(Records contained in a dataset)
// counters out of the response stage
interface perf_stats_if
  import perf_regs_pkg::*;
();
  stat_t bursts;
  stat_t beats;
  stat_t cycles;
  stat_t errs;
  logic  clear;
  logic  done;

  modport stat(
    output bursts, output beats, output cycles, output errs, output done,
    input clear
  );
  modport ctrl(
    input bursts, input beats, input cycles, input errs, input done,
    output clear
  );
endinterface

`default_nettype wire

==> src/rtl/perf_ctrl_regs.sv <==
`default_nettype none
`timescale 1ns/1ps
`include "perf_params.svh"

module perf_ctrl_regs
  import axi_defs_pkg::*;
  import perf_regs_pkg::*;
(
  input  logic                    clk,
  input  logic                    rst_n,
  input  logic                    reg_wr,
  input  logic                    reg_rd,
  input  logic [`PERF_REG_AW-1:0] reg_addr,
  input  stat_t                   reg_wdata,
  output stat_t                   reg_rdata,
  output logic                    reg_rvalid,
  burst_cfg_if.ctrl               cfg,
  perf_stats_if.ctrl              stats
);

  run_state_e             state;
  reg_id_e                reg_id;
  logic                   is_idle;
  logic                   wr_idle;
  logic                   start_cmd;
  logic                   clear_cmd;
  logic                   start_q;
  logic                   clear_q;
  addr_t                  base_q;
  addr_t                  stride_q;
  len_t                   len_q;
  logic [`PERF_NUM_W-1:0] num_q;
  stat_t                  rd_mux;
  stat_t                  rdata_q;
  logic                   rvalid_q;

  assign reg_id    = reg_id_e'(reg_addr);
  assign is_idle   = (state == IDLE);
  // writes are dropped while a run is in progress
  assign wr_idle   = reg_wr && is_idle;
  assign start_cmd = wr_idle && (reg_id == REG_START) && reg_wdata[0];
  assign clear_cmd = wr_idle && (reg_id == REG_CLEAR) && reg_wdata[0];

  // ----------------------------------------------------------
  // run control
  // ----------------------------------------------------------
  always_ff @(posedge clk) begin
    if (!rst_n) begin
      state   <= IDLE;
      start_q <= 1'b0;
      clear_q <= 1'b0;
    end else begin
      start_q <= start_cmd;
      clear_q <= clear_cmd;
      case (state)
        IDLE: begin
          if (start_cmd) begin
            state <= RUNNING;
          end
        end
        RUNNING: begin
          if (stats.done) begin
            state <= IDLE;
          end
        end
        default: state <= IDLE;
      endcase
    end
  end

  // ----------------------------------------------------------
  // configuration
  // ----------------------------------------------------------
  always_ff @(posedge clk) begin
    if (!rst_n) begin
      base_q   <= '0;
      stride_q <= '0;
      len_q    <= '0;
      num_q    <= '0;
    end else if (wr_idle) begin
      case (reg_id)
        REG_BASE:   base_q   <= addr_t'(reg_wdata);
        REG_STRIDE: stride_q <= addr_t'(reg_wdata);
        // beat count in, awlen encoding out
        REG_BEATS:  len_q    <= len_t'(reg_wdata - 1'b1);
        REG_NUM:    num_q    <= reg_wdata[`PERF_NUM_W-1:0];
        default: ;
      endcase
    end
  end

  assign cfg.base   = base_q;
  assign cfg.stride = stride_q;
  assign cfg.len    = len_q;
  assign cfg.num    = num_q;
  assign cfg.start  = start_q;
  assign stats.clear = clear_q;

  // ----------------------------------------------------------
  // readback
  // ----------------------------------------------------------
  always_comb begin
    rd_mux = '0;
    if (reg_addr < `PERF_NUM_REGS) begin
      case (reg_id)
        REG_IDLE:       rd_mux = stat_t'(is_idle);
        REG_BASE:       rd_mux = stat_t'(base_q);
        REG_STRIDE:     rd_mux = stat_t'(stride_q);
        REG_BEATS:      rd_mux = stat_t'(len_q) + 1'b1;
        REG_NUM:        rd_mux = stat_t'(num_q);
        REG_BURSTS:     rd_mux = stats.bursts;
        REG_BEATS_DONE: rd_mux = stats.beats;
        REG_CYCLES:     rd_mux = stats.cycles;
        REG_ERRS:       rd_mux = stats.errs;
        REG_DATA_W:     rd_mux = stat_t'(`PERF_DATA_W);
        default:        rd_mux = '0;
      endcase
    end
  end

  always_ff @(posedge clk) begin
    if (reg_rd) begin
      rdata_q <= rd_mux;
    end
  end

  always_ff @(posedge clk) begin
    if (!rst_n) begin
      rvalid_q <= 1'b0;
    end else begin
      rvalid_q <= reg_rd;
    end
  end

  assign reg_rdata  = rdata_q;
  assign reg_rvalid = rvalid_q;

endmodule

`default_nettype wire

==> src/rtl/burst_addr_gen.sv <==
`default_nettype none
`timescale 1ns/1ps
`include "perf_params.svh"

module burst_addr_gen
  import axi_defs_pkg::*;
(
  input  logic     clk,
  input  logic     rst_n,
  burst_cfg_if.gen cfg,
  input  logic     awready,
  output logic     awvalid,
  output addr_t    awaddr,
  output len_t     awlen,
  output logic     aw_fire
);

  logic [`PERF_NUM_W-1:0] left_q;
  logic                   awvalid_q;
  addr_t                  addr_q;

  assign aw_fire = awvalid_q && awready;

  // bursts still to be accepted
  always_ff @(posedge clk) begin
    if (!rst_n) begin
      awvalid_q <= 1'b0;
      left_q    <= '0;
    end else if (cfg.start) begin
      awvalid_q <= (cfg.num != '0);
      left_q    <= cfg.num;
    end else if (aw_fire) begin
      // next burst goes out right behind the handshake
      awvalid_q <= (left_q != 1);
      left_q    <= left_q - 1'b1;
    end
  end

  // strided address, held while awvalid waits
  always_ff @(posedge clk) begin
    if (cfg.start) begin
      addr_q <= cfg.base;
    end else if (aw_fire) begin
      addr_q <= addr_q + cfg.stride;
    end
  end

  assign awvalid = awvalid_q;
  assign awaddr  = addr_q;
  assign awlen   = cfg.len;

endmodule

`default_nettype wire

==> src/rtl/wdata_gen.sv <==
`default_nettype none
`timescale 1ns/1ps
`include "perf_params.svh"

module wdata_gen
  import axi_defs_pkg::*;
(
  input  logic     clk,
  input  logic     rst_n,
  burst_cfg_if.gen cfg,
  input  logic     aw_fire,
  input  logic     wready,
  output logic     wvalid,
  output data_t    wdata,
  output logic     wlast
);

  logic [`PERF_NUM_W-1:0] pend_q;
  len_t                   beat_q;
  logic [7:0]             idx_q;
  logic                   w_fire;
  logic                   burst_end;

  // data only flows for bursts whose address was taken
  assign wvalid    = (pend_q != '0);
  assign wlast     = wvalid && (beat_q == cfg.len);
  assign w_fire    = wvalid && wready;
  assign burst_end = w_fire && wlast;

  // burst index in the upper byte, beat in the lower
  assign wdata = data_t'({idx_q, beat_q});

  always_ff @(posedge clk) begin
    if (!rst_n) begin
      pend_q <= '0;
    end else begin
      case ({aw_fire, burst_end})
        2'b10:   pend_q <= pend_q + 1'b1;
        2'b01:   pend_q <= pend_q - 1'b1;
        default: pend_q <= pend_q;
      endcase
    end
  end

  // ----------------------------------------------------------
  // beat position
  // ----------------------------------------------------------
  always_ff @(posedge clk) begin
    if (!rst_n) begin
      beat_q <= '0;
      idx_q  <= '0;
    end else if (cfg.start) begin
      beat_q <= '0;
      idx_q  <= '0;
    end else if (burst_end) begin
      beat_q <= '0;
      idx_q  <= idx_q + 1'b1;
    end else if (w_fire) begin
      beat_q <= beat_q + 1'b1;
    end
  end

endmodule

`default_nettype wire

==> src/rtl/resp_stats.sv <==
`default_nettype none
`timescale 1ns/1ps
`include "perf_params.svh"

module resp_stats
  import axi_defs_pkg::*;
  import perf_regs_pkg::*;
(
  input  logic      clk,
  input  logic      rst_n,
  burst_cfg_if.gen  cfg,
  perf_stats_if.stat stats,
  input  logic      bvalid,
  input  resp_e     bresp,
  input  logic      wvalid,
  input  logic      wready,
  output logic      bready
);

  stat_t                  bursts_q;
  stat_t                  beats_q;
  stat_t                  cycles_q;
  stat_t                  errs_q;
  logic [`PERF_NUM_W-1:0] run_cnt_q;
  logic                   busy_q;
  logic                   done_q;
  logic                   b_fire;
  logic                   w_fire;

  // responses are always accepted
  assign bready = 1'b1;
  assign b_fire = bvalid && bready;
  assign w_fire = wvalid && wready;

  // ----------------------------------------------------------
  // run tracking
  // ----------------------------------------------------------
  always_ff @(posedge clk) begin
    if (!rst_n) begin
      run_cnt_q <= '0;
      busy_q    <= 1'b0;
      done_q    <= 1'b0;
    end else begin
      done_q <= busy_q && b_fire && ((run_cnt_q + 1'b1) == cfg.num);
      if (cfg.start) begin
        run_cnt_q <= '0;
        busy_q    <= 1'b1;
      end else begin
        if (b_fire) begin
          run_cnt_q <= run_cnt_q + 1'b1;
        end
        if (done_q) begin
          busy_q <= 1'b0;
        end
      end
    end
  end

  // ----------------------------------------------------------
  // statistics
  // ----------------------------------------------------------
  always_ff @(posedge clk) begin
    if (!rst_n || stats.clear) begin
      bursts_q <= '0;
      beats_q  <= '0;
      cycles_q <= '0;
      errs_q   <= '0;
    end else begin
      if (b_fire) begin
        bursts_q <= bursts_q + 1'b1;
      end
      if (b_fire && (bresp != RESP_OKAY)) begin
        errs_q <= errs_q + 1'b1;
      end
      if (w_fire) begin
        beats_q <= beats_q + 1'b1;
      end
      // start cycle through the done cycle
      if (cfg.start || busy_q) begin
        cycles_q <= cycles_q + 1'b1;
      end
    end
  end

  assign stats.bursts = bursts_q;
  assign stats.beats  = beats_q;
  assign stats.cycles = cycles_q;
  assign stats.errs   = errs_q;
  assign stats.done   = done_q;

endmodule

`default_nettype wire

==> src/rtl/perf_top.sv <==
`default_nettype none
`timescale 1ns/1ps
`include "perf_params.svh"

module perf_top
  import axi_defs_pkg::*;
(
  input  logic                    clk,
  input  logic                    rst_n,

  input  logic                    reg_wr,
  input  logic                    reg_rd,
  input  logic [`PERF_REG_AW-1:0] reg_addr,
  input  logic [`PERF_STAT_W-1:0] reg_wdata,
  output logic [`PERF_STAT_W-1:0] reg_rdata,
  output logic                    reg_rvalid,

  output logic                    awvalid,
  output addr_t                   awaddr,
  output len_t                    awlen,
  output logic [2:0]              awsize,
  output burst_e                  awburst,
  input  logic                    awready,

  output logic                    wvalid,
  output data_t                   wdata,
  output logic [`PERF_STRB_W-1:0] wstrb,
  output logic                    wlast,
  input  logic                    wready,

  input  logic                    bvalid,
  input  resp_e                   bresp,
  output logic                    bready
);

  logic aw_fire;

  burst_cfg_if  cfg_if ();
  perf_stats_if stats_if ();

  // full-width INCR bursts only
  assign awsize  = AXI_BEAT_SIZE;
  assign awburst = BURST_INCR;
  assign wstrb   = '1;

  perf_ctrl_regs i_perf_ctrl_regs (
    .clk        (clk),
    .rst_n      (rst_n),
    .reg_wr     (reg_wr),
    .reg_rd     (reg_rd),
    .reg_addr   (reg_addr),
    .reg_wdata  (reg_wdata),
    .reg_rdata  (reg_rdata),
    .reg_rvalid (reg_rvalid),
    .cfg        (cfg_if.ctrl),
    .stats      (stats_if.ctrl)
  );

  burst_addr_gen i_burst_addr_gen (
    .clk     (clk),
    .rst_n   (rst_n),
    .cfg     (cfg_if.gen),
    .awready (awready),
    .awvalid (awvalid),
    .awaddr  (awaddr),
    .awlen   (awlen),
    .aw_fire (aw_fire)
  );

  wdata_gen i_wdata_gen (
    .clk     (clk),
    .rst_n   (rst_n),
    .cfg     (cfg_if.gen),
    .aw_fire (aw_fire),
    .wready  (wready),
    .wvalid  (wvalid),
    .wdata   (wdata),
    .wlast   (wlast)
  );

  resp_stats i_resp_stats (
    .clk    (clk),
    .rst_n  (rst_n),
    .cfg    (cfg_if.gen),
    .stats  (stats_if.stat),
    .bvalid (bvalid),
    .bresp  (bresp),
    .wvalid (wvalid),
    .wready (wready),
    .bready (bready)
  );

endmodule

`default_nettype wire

The task: Whenever the string "bresp" shows up in a line of the records, copy that line.

Answer section:
  input  resp_e     bresp,
      if (b_fire && (bresp != RESP_OKAY)) begin
  input  resp_e                   bresp,
    .bresp  (bresp),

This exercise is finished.